WORK TO COMPLETE:
The lines to copy are those with "Viols" in them. Pull each one from the entries below.

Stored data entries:
------------------------------------------------------------
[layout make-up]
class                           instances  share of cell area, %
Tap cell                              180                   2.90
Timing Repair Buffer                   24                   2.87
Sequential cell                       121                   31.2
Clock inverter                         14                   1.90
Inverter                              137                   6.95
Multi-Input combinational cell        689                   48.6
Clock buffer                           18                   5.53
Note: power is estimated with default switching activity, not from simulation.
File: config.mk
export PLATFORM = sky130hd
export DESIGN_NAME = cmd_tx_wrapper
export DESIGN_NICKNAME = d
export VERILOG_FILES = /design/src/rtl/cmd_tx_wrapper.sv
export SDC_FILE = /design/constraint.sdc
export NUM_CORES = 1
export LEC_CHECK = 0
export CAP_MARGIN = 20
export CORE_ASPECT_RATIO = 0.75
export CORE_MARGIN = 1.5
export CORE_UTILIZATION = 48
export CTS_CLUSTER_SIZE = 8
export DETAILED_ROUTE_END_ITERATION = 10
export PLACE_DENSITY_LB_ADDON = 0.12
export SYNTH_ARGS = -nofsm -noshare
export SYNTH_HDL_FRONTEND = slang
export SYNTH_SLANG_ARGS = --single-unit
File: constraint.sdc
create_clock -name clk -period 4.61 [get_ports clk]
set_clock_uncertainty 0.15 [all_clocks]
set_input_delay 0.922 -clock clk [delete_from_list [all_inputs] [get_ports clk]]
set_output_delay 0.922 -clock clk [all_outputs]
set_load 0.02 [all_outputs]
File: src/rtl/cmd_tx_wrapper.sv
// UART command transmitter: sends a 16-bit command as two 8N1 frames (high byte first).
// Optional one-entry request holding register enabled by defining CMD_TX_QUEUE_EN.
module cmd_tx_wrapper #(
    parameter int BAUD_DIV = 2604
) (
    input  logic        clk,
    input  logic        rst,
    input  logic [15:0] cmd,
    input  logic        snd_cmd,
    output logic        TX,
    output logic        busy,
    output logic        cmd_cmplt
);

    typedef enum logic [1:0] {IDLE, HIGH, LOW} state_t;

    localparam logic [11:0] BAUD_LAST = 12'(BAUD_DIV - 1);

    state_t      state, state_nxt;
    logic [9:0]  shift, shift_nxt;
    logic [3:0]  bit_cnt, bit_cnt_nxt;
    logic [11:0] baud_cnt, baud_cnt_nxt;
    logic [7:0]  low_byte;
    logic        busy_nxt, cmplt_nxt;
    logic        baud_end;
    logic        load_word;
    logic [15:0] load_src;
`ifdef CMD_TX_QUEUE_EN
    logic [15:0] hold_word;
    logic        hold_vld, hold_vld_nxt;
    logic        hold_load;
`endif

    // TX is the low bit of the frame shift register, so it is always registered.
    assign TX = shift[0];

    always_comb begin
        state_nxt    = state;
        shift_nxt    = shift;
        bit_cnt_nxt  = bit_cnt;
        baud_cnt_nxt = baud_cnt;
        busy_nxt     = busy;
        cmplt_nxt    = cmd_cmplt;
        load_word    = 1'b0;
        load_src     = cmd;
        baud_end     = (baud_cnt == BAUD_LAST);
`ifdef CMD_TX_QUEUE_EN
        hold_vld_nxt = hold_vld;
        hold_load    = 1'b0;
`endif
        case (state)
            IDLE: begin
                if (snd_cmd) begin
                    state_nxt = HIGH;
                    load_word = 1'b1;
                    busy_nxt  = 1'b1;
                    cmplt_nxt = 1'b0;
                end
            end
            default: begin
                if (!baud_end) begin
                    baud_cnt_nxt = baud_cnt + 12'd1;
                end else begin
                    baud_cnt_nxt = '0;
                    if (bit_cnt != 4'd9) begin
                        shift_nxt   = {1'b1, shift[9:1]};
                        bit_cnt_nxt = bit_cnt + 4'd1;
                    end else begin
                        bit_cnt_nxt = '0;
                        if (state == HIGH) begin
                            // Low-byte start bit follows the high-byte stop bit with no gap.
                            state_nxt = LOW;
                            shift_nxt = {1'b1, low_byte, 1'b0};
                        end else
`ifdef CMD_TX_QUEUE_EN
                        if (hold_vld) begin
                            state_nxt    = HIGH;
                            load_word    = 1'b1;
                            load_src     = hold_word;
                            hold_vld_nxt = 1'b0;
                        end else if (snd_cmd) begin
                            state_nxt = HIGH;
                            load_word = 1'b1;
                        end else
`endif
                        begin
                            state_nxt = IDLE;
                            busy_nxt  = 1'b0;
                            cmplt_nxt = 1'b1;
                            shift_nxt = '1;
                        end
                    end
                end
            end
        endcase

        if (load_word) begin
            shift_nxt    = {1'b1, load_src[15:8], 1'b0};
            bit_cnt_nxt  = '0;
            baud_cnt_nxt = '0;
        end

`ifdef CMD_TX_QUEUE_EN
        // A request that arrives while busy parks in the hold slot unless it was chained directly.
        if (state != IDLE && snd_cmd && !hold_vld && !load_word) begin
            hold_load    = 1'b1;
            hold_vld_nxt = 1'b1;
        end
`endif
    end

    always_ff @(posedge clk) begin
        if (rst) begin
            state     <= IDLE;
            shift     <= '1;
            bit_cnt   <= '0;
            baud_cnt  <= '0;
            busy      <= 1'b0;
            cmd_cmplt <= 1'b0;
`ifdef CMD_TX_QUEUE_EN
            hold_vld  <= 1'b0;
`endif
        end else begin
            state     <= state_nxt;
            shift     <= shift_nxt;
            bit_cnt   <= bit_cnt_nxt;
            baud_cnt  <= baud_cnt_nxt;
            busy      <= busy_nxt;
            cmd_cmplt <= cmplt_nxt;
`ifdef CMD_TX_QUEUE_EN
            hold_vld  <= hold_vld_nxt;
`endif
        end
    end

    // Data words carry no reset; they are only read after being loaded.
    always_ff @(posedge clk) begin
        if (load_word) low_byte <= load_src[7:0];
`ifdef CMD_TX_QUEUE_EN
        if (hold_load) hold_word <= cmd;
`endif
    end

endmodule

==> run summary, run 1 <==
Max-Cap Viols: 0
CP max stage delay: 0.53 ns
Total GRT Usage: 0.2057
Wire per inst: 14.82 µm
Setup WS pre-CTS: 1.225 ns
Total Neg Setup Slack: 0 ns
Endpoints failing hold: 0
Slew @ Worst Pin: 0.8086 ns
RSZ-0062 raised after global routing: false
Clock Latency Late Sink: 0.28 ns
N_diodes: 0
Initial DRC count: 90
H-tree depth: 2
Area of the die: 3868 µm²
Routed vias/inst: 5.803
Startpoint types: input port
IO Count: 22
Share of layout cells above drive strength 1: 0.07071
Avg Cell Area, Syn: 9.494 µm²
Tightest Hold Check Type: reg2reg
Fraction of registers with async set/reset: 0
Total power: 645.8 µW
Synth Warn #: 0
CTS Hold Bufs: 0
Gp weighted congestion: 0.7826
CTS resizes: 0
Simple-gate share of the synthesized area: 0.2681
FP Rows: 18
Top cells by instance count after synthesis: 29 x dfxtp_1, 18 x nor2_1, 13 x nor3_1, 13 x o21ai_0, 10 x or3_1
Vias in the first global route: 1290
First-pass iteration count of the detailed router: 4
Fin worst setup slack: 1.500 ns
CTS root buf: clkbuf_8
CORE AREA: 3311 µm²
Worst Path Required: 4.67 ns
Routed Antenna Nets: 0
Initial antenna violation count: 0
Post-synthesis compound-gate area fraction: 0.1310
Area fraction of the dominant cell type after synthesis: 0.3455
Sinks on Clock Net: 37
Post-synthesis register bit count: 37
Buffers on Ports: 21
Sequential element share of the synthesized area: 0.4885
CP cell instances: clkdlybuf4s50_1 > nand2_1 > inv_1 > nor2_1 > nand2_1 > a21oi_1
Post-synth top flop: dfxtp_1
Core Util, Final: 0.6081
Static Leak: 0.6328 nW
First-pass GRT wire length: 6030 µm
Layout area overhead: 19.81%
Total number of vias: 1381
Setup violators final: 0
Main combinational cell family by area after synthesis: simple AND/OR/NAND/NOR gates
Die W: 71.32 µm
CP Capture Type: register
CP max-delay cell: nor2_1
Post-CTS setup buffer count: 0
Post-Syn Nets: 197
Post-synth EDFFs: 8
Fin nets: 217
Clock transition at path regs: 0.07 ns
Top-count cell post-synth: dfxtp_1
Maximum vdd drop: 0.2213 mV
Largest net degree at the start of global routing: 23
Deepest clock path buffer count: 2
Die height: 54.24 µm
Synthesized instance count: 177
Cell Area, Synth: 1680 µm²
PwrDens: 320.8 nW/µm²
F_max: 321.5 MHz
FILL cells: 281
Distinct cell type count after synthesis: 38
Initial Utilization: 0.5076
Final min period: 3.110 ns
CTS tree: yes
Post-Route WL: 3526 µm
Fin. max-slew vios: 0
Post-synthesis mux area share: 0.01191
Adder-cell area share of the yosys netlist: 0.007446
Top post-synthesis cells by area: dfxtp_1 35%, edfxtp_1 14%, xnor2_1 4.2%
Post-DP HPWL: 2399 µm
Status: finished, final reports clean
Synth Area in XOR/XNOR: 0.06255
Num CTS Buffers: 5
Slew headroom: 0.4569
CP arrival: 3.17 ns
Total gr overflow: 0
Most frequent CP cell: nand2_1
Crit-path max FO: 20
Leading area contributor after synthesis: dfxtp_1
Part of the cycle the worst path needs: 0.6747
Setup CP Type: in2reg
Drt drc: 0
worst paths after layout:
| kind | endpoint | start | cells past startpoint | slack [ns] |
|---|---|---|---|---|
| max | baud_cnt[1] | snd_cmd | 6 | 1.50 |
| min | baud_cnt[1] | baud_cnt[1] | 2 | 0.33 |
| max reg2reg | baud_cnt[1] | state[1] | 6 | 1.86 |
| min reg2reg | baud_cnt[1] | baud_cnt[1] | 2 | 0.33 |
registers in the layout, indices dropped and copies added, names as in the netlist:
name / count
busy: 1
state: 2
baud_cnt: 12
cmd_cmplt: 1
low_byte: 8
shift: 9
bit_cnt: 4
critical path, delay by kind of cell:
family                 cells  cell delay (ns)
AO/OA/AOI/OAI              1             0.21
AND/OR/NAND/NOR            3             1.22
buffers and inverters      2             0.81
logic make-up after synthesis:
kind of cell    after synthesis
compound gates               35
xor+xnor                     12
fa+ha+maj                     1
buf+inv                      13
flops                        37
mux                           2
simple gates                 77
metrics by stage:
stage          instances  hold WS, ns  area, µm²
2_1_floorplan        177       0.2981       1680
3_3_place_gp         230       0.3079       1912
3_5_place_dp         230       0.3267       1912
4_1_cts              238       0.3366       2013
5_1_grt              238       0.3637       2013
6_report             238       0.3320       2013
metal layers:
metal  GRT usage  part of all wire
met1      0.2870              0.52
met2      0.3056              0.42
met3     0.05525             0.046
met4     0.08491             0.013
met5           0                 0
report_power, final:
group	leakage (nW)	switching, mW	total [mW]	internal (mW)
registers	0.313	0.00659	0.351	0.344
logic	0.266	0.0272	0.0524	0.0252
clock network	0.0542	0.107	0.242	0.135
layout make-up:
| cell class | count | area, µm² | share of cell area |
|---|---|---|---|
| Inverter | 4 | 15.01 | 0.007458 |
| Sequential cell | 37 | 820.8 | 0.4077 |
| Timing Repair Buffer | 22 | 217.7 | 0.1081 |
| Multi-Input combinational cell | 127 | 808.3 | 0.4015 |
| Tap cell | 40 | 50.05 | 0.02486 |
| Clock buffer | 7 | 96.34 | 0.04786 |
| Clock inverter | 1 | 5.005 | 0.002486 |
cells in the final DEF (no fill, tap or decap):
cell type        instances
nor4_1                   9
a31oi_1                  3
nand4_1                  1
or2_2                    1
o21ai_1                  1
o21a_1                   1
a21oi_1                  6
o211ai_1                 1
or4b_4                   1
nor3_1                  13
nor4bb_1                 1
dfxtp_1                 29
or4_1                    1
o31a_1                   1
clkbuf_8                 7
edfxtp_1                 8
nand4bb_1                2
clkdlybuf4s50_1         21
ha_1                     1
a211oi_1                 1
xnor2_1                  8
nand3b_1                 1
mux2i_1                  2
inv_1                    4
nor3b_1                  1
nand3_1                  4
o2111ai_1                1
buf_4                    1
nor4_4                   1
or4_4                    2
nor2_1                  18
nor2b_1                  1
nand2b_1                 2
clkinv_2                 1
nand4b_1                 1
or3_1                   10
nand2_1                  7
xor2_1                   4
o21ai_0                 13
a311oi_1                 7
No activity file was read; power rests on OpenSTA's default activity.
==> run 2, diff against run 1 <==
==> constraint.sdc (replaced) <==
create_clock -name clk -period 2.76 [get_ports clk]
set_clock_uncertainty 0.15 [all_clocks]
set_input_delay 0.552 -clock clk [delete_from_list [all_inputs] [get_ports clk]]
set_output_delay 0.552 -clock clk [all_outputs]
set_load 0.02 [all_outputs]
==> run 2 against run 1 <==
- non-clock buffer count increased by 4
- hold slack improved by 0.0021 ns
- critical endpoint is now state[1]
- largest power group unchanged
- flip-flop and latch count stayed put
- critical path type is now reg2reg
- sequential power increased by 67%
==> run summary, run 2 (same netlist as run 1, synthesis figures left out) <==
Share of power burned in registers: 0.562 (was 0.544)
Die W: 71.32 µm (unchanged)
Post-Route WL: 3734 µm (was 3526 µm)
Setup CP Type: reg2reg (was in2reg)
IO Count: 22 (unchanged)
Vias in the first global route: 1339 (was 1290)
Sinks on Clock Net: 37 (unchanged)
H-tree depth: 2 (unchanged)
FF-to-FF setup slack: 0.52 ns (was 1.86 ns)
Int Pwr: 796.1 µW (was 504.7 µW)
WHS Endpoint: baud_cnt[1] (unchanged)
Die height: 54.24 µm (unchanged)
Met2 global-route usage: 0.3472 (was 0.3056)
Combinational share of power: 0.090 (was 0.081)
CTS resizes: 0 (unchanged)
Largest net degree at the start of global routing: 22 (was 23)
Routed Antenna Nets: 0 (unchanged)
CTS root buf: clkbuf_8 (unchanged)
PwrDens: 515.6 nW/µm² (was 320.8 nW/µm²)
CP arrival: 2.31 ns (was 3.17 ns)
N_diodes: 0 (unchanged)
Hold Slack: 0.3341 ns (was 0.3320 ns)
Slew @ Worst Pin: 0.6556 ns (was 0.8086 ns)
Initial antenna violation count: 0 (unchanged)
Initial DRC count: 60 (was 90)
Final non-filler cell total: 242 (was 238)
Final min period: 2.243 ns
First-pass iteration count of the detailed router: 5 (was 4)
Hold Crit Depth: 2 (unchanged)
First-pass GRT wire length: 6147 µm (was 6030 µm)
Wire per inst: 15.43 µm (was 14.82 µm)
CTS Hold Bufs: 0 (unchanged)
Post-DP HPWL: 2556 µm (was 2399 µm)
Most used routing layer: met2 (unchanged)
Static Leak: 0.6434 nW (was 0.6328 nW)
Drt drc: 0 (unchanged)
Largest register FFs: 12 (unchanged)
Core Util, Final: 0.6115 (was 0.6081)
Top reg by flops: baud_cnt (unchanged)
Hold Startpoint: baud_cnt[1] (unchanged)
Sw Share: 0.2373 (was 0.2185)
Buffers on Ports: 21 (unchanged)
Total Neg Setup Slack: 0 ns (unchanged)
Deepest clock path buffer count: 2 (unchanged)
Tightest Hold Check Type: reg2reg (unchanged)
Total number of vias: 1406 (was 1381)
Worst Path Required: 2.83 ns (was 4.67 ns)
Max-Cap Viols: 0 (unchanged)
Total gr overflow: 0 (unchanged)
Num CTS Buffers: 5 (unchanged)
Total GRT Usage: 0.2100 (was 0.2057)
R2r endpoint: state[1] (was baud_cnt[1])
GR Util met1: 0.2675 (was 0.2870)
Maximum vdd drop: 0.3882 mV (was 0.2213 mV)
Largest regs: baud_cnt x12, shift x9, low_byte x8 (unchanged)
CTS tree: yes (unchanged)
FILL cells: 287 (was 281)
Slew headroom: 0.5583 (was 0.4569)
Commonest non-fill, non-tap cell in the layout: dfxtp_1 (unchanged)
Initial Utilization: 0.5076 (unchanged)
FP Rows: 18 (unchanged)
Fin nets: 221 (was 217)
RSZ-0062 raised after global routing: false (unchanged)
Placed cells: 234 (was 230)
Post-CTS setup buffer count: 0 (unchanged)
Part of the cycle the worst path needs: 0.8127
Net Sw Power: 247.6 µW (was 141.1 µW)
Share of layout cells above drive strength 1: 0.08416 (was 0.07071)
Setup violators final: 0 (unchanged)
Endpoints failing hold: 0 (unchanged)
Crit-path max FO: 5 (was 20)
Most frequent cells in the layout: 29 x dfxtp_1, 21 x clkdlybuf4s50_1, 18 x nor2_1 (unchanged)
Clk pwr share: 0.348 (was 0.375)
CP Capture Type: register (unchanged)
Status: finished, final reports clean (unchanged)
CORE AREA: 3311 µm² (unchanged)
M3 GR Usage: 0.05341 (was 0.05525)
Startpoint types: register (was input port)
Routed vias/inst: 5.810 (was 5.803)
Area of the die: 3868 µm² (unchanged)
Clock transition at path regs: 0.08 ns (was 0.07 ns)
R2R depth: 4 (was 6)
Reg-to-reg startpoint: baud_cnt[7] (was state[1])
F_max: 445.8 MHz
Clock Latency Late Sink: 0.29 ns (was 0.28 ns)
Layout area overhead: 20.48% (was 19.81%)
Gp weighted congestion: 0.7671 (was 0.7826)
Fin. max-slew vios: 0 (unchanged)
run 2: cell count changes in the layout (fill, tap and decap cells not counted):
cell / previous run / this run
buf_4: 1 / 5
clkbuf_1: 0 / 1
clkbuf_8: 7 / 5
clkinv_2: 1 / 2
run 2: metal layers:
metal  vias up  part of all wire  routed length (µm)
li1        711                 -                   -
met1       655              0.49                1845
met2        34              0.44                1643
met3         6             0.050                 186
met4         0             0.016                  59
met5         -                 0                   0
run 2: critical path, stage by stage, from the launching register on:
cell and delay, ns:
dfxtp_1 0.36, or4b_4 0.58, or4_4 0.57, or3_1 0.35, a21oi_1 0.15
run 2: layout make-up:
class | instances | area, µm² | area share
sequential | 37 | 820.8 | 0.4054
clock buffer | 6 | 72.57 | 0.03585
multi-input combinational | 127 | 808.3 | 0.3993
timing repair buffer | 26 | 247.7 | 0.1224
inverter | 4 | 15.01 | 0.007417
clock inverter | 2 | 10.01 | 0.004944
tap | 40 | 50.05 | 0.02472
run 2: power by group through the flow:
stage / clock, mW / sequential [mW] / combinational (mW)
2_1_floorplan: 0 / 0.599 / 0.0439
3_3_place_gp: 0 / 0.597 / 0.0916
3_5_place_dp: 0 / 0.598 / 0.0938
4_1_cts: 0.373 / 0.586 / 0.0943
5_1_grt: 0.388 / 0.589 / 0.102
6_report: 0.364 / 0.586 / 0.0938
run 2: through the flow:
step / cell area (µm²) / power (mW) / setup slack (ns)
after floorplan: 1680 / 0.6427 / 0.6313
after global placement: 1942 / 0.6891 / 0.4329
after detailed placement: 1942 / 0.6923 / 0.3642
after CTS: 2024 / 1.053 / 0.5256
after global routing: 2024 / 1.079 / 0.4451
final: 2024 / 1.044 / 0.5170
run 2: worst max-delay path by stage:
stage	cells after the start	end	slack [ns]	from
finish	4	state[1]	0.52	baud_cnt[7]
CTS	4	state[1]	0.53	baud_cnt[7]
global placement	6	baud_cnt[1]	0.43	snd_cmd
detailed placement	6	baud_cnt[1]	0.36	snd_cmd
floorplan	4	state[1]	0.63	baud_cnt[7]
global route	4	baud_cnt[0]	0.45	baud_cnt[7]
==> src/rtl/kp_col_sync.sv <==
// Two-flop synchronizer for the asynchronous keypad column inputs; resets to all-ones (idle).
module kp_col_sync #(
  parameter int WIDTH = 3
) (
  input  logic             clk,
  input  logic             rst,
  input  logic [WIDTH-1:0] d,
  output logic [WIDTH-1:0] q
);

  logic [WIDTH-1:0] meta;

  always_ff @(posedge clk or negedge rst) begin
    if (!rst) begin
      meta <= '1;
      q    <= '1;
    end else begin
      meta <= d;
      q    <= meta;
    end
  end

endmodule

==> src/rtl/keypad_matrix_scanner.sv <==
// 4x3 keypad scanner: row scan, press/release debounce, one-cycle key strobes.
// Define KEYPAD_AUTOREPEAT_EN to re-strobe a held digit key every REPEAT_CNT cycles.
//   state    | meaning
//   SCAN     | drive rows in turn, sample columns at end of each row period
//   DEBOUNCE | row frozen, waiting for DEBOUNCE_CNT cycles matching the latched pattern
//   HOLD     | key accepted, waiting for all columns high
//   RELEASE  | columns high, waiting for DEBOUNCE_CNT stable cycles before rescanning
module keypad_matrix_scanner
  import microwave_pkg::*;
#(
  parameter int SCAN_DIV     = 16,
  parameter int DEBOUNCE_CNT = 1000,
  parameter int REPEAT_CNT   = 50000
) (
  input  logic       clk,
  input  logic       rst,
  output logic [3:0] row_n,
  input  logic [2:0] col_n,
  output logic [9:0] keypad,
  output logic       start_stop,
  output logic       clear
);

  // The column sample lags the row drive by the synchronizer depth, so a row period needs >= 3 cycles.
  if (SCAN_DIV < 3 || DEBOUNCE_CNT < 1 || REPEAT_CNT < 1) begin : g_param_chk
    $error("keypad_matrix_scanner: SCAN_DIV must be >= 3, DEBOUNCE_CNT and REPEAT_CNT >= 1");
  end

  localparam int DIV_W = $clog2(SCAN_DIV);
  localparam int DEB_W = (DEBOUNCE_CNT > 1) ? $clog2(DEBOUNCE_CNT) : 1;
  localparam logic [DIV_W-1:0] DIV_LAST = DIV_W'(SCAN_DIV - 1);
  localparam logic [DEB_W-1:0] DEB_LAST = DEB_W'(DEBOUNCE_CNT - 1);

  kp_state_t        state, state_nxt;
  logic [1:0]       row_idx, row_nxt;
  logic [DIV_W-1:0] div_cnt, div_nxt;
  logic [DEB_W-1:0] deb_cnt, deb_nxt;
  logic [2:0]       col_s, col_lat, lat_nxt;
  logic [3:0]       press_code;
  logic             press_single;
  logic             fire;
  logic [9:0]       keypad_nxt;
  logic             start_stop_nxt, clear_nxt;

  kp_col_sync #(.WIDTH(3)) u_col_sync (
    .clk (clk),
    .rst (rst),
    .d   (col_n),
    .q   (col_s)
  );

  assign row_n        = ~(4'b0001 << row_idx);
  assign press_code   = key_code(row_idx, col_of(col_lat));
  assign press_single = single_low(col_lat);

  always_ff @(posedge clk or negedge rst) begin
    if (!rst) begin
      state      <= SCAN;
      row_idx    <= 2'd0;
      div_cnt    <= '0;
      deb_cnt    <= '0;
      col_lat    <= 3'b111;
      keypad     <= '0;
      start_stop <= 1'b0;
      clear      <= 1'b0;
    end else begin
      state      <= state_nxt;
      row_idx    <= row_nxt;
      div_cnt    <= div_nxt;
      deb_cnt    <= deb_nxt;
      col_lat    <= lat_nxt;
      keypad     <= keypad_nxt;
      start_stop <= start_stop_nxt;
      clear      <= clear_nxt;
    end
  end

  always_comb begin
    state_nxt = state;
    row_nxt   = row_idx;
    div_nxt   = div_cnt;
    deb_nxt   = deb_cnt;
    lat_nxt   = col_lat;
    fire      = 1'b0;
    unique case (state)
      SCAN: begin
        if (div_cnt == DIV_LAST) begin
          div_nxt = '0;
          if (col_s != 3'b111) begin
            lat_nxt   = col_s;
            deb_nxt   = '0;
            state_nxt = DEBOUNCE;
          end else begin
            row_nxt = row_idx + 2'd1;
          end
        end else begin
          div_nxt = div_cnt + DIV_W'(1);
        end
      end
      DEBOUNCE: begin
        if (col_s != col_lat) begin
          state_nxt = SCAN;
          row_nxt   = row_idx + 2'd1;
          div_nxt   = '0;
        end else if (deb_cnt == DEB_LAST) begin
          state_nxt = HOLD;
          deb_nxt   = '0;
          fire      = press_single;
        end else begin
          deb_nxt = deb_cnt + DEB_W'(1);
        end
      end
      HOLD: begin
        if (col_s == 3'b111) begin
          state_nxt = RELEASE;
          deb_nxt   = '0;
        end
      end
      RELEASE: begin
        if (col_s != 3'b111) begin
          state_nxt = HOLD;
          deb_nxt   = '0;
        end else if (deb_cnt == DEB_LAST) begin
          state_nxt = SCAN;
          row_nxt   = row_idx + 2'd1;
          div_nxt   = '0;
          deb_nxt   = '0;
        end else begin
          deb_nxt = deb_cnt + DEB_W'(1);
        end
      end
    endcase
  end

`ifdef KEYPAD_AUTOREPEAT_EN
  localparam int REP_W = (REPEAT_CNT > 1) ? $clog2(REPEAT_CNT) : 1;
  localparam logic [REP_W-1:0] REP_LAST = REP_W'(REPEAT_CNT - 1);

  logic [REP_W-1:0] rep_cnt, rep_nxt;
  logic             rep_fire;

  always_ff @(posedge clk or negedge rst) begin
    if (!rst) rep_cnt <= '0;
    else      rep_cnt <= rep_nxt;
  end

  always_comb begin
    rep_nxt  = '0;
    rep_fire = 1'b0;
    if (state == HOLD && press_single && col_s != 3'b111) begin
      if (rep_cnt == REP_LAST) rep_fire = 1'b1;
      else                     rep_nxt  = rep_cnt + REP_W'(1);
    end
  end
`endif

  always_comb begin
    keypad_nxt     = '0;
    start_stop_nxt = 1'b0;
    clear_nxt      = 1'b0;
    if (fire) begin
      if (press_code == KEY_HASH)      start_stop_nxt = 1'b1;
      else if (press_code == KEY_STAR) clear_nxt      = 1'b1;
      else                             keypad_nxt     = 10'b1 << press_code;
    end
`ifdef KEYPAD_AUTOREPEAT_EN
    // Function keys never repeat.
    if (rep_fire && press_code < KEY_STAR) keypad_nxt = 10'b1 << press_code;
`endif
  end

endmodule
------------------------------------------------------------
TASK OUTPUT:
Max-Cap Viols: 0
Max-Cap Viols: 0 (unchanged)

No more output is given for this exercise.